Jellyfish can be a nuisance to bathers and boaters in the Chesapeake Bay on the United States' East Coast and many other places along the world's coasts.
A new study by researchers at the Virginia Institute of Marine Science (VIMS) shows that jellyfish also have a more significant impact, drastically altering marine food webs by shunting food energy toward bacteria.
An apparent increase in the size and frequency of jellyfish blooms in coastal and estuarine waters around the world during the last few decades means that jellies' impact on marine food webs is likely to increase in the future.
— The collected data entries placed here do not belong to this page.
===== src/rtl/cache_refill_controller.sv =====
// Memory-side refill engine for a direct-mapped cache: writes back a dirty victim line (flush)
// and then fetches the missed line beat-by-beat, handing it to the cache in a single FILL cycle.
module cache_refill_controller #(
    parameter int unsigned BLOCK_SIZE             = 4,
    parameter int unsigned NUM_OF_BLOCKS_PER_LINE = 2,
    parameter int unsigned NUM_OF_CACHE_LINES     = 4,
    parameter int unsigned ADDRESS_SIZE           = 16
) (
    input  logic                                         clk_i,
    input  logic                                         rst_n_i,
    input  logic                                         fetch_req_i,
    input  logic                                         flush_req_i,
    input  logic [ADDRESS_SIZE-1:0]                      miss_address_i,
    input  logic [ADDRESS_SIZE-1:0]                      victim_address_i,
    input  logic [NUM_OF_BLOCKS_PER_LINE*BLOCK_SIZE-1:0] victim_line_i,
    output logic                                         busy_o,
    output logic                                         done_o,
    output logic                                         write_line_o,
    output logic [ADDRESS_SIZE-1:0]                      address_o,
    output logic [NUM_OF_BLOCKS_PER_LINE*BLOCK_SIZE-1:0] line_o,
    output logic                                         mem_valid_o,
    output logic                                         mem_we_o,
    output logic [ADDRESS_SIZE-1:0]                      mem_addr_o,
    output logic [BLOCK_SIZE-1:0]                        mem_wdata_o,
    input  logic [BLOCK_SIZE-1:0]                        mem_rdata_i,
    input  logic                                         mem_ready_i
);

    localparam int unsigned INDEX_LENGTH = $clog2(NUM_OF_CACHE_LINES);
    localparam int unsigned BEAT_W       = $clog2(NUM_OF_BLOCKS_PER_LINE);
    localparam int unsigned LINE_W       = NUM_OF_BLOCKS_PER_LINE * BLOCK_SIZE;
    localparam int unsigned UPPER_W      = ADDRESS_SIZE - BEAT_W;
    localparam logic [BEAT_W-1:0] LAST_BEAT = BEAT_W'(NUM_OF_BLOCKS_PER_LINE - 1);

    typedef enum logic [1:0] {
        StIdle,
        StFlush,
        StFetch,
        StFill
    } state_e;

    state_e state_q, state_d;
    logic [BEAT_W-1:0]  beat_q, beat_d;
    // Only {tag, index} is kept; the beat counter supplies the block offset.
    logic [UPPER_W-1:0] miss_upper_q;
    logic [UPPER_W-1:0] victim_upper_q;
    logic [LINE_W-1:0]  victim_line_q;
    logic [LINE_W-1:0]  line_q, line_d;
    logic [ADDRESS_SIZE-1:0] address_q;
    logic [LINE_W-1:0]  line_out_q;
    logic capture_miss, capture_victim, fill_load;

    logic unused_offset_bits;
    assign unused_offset_bits = ^{miss_address_i[BEAT_W-1:0], victim_address_i[BEAT_W-1:0],
                                  INDEX_LENGTH[0]};

    always_comb begin
        state_d        = state_q;
        beat_d         = beat_q;
        line_d         = line_q;
        capture_miss   = 1'b0;
        capture_victim = 1'b0;
        fill_load      = 1'b0;
        busy_o         = (state_q != StIdle);
        done_o         = 1'b0;
        write_line_o   = 1'b0;
        mem_valid_o    = 1'b0;
        mem_we_o       = 1'b0;
        mem_addr_o     = '0;
        mem_wdata_o    = '0;

        unique case (state_q)
            StIdle: begin
                beat_d = '0;
                if (flush_req_i) begin
                    capture_miss   = 1'b1;
                    capture_victim = 1'b1;
                    state_d        = StFlush;
                end else if (fetch_req_i) begin
                    capture_miss = 1'b1;
                    state_d      = StFetch;
                end
            end
            StFlush: begin
                mem_valid_o = 1'b1;
                mem_we_o    = 1'b1;
                mem_addr_o  = {victim_upper_q, beat_q};
                mem_wdata_o = victim_line_q[beat_q*BLOCK_SIZE +: BLOCK_SIZE];
                if (mem_ready_i) begin
                    if (beat_q == LAST_BEAT) begin
                        beat_d  = '0;
                        state_d = StFetch;
                    end else begin
                        beat_d = beat_q + 1'b1;
                    end
                end
            end
            StFetch: begin
                mem_valid_o = 1'b1;
                mem_addr_o  = {miss_upper_q, beat_q};
                if (mem_ready_i) begin
                    line_d[beat_q*BLOCK_SIZE +: BLOCK_SIZE] = mem_rdata_i;
                    if (beat_q == LAST_BEAT) begin
                        beat_d    = '0;
                        fill_load = 1'b1;
                        state_d   = StFill;
                    end else begin
                        beat_d = beat_q + 1'b1;
                    end
                end
            end
            StFill: begin
                write_line_o = 1'b1;
                done_o       = 1'b1;
                state_d      = StIdle;
            end
            default: state_d = StIdle;
        endcase
    end

    always_ff @(posedge clk_i or negedge rst_n_i) begin
        if (!rst_n_i) begin
            state_q        <= StIdle;
            beat_q         <= '0;
            miss_upper_q   <= '0;
            victim_upper_q <= '0;
            victim_line_q  <= '0;
            line_q         <= '0;
            address_q      <= '0;
            line_out_q     <= '0;
        end else begin
            state_q <= state_d;
            beat_q  <= beat_d;
            line_q  <= line_d;
            if (capture_miss) begin
                miss_upper_q <= miss_address_i[ADDRESS_SIZE-1:BEAT_W];
            end
            if (capture_victim) begin
                victim_upper_q <= victim_address_i[ADDRESS_SIZE-1:BEAT_W];
                victim_line_q  <= victim_line_i;
            end
            // Cache-facing address/line change only when a fill is presented, then hold.
            if (fill_load) begin
                address_q  <= {miss_upper_q, {BEAT_W{1'b0}}};
                line_out_q <= line_d;
            end
        end
    end

    assign address_o = address_q;
    assign line_o    = line_out_q;

endmodule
The results of the study, led by recent VIMS graduate Rob Condon--now a scientist at the Dauphin Island Sea Lab (DISL) in Alabama--appear in this week's issue of the journal Proceedings of the National Academy of Sciences.
His co-authors are VIMS scientists Deborah Steinberg and Deborah Bronk, Paul del Giorgio of the Universit du Qubec Montral, Thierry Bouvier of Universit Montpellier in France, Monty Graham of DISL and Hugh Ducklow of the Marine Biological Laboratory in Woods Hole, Massachusetts.
The research was funded by the National Science Foundation (NSF).
"This intriguing finding demonstrates that changes at the top of the food web can affect even the most fundamental ecosystem processes," says David Garrison, director of NSF's Biological Oceanography Program.
Condon conducted his field studies by sampling jellyfish blooms in the York River, a tributary of lower Chesapeake Bay.
The team's experimental work took place in laboratories at VIMS, and in Canada and France.
The researchers tracked the flow of food energy in the lab by measuring the amount of carbon taken up and released by jellyfish and bacteria within closed containers during "incubation" experiments of varying length. Carbon is the "currency" of energy exchange in living systems.